** Directions **
Please copy out each line of the listing that contains the word "area".

** Supplied data **
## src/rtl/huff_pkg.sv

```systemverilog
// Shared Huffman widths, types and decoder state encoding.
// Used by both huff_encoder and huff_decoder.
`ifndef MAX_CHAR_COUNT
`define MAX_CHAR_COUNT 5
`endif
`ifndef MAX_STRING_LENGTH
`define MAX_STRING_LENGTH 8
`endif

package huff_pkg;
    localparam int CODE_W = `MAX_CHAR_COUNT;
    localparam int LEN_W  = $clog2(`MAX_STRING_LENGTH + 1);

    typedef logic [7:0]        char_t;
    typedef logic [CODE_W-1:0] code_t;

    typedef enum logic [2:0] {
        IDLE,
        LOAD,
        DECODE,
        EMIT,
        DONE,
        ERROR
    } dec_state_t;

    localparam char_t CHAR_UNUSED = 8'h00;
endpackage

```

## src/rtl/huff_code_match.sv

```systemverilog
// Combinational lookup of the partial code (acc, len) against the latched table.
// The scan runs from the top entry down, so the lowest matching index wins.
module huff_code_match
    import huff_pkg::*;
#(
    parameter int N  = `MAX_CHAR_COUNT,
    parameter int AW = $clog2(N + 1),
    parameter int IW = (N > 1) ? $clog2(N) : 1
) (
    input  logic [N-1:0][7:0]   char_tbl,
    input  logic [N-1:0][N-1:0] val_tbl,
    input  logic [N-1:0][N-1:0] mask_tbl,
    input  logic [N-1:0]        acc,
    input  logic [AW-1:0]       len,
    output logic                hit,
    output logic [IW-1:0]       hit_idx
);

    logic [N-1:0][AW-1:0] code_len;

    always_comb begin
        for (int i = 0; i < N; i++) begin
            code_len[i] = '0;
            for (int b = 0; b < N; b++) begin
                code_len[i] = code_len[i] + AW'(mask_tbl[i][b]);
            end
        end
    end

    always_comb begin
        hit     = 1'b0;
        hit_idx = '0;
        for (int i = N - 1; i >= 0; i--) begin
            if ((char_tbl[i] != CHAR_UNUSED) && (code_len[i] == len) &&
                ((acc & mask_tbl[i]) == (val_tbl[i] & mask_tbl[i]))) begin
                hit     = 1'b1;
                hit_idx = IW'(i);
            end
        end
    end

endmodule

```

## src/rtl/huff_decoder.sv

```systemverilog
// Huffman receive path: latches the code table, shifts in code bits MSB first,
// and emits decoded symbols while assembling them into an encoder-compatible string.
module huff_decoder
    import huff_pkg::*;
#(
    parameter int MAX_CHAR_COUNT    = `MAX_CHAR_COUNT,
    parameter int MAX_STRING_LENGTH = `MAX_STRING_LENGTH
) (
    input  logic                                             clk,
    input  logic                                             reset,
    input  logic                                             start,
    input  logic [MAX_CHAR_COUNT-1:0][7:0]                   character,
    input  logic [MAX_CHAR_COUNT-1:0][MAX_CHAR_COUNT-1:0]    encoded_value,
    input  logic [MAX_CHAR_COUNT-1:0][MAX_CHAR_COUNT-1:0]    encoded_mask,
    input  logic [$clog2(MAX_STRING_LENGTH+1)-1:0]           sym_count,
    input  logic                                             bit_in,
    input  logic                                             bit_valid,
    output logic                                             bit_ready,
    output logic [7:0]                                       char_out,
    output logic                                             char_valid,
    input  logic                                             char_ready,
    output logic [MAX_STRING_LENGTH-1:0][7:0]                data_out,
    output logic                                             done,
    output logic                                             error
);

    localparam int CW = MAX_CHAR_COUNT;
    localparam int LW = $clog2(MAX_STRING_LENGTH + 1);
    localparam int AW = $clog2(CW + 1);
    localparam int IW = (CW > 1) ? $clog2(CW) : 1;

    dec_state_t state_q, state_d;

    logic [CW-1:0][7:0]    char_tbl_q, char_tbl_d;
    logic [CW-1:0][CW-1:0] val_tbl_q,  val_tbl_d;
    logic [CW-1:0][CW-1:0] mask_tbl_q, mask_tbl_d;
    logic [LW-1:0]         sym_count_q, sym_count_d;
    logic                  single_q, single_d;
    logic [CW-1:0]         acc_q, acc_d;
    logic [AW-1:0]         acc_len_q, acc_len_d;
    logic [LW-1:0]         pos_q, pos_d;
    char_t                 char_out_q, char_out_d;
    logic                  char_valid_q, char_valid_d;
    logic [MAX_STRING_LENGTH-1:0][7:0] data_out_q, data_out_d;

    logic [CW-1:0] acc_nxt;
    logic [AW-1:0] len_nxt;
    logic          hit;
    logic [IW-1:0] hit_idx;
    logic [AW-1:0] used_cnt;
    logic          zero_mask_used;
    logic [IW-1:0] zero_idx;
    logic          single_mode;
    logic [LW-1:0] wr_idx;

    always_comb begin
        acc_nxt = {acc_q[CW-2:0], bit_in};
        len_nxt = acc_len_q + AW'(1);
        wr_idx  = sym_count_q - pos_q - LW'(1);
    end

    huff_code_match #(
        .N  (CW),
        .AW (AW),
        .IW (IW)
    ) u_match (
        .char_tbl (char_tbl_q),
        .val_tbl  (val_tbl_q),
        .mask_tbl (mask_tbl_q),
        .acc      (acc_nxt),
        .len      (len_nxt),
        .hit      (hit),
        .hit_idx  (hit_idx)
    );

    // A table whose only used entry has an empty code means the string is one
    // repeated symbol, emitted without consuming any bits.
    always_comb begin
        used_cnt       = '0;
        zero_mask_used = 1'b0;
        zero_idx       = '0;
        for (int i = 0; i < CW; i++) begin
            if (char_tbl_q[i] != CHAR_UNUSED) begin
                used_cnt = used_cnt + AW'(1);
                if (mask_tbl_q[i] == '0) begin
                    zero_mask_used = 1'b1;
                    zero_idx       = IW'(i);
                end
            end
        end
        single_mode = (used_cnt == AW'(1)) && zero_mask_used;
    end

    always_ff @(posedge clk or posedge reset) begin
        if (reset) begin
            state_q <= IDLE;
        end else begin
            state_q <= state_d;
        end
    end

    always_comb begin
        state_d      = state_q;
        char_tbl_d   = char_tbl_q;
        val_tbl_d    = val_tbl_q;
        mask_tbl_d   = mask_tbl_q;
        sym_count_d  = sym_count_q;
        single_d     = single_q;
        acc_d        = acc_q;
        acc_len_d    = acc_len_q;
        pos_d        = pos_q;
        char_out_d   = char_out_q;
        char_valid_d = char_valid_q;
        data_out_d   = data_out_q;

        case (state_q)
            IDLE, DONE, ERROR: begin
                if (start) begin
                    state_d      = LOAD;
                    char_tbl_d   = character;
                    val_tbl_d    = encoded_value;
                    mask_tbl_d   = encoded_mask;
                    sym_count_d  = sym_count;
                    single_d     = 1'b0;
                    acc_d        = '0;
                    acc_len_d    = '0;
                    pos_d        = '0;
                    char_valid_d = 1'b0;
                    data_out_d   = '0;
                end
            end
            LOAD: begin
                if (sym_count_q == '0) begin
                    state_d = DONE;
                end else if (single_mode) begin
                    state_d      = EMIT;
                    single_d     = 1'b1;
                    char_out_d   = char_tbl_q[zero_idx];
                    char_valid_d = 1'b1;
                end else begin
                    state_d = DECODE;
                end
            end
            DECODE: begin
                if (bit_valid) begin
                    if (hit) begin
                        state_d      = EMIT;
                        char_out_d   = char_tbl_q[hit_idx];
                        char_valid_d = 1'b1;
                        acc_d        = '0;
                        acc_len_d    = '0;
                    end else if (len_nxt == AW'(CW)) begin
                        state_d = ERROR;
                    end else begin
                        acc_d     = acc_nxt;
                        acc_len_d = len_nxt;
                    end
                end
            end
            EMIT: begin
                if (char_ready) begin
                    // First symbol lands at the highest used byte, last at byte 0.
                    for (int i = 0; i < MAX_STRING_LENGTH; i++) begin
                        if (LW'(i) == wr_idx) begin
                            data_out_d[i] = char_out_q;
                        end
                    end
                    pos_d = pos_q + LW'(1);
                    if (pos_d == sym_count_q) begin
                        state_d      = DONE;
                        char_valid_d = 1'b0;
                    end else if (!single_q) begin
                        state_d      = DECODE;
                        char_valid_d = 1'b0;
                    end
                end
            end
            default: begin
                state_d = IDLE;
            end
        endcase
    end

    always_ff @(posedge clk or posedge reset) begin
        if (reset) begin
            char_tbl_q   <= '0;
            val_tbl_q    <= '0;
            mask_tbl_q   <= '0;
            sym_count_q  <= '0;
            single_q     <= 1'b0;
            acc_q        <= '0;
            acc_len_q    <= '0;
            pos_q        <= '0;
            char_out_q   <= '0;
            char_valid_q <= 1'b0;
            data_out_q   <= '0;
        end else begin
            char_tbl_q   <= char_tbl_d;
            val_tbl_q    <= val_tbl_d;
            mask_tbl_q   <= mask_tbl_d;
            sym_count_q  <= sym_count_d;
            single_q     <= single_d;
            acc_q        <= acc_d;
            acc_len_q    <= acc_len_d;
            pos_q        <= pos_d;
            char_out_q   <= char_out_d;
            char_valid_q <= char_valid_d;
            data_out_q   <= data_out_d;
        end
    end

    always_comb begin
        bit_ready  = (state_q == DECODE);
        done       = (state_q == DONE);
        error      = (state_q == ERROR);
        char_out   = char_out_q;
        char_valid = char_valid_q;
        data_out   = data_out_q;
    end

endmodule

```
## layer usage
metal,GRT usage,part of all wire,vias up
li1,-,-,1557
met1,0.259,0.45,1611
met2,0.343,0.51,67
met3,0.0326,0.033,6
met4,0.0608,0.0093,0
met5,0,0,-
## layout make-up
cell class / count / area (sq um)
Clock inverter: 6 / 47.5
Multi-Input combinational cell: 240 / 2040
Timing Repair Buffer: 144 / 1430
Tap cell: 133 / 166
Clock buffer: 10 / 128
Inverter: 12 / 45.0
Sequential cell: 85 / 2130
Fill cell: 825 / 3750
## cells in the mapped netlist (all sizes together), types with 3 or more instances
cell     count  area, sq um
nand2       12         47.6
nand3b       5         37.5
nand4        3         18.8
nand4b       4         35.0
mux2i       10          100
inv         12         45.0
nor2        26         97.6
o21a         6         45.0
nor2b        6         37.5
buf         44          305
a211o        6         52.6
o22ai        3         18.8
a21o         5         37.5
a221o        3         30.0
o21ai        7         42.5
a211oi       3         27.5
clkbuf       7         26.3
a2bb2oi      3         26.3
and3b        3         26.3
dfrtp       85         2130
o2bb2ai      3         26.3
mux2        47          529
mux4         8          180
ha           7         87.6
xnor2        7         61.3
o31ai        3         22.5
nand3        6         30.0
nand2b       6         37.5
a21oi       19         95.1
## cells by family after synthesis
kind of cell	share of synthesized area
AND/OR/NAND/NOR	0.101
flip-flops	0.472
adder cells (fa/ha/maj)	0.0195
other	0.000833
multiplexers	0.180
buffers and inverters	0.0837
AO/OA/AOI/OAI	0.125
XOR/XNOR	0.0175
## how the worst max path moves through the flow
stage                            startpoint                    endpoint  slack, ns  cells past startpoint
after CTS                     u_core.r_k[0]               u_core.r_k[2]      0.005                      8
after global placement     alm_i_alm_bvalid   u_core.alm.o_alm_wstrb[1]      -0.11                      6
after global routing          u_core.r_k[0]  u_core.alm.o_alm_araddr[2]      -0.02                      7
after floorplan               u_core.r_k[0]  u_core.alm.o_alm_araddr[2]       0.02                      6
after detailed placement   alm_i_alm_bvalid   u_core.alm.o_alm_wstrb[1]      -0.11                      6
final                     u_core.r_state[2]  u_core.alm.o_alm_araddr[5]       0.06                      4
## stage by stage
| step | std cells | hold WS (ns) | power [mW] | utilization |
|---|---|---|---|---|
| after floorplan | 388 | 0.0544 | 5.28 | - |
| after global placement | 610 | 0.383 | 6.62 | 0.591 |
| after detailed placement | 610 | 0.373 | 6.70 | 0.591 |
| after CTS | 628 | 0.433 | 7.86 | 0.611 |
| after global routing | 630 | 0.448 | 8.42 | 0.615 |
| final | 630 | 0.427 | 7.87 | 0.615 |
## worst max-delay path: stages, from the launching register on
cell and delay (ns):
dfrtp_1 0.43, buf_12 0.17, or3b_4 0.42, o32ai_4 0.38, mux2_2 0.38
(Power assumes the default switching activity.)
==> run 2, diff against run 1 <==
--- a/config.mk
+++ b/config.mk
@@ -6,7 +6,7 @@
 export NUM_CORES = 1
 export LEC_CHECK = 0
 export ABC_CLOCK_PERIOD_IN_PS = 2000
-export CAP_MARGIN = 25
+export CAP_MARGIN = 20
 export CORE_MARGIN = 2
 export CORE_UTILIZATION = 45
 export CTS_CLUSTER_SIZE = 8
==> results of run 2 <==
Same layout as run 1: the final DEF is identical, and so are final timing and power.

** Task answer **
cell class / count / area (sq um)
cell     count  area, sq um
kind of cell	share of synthesized area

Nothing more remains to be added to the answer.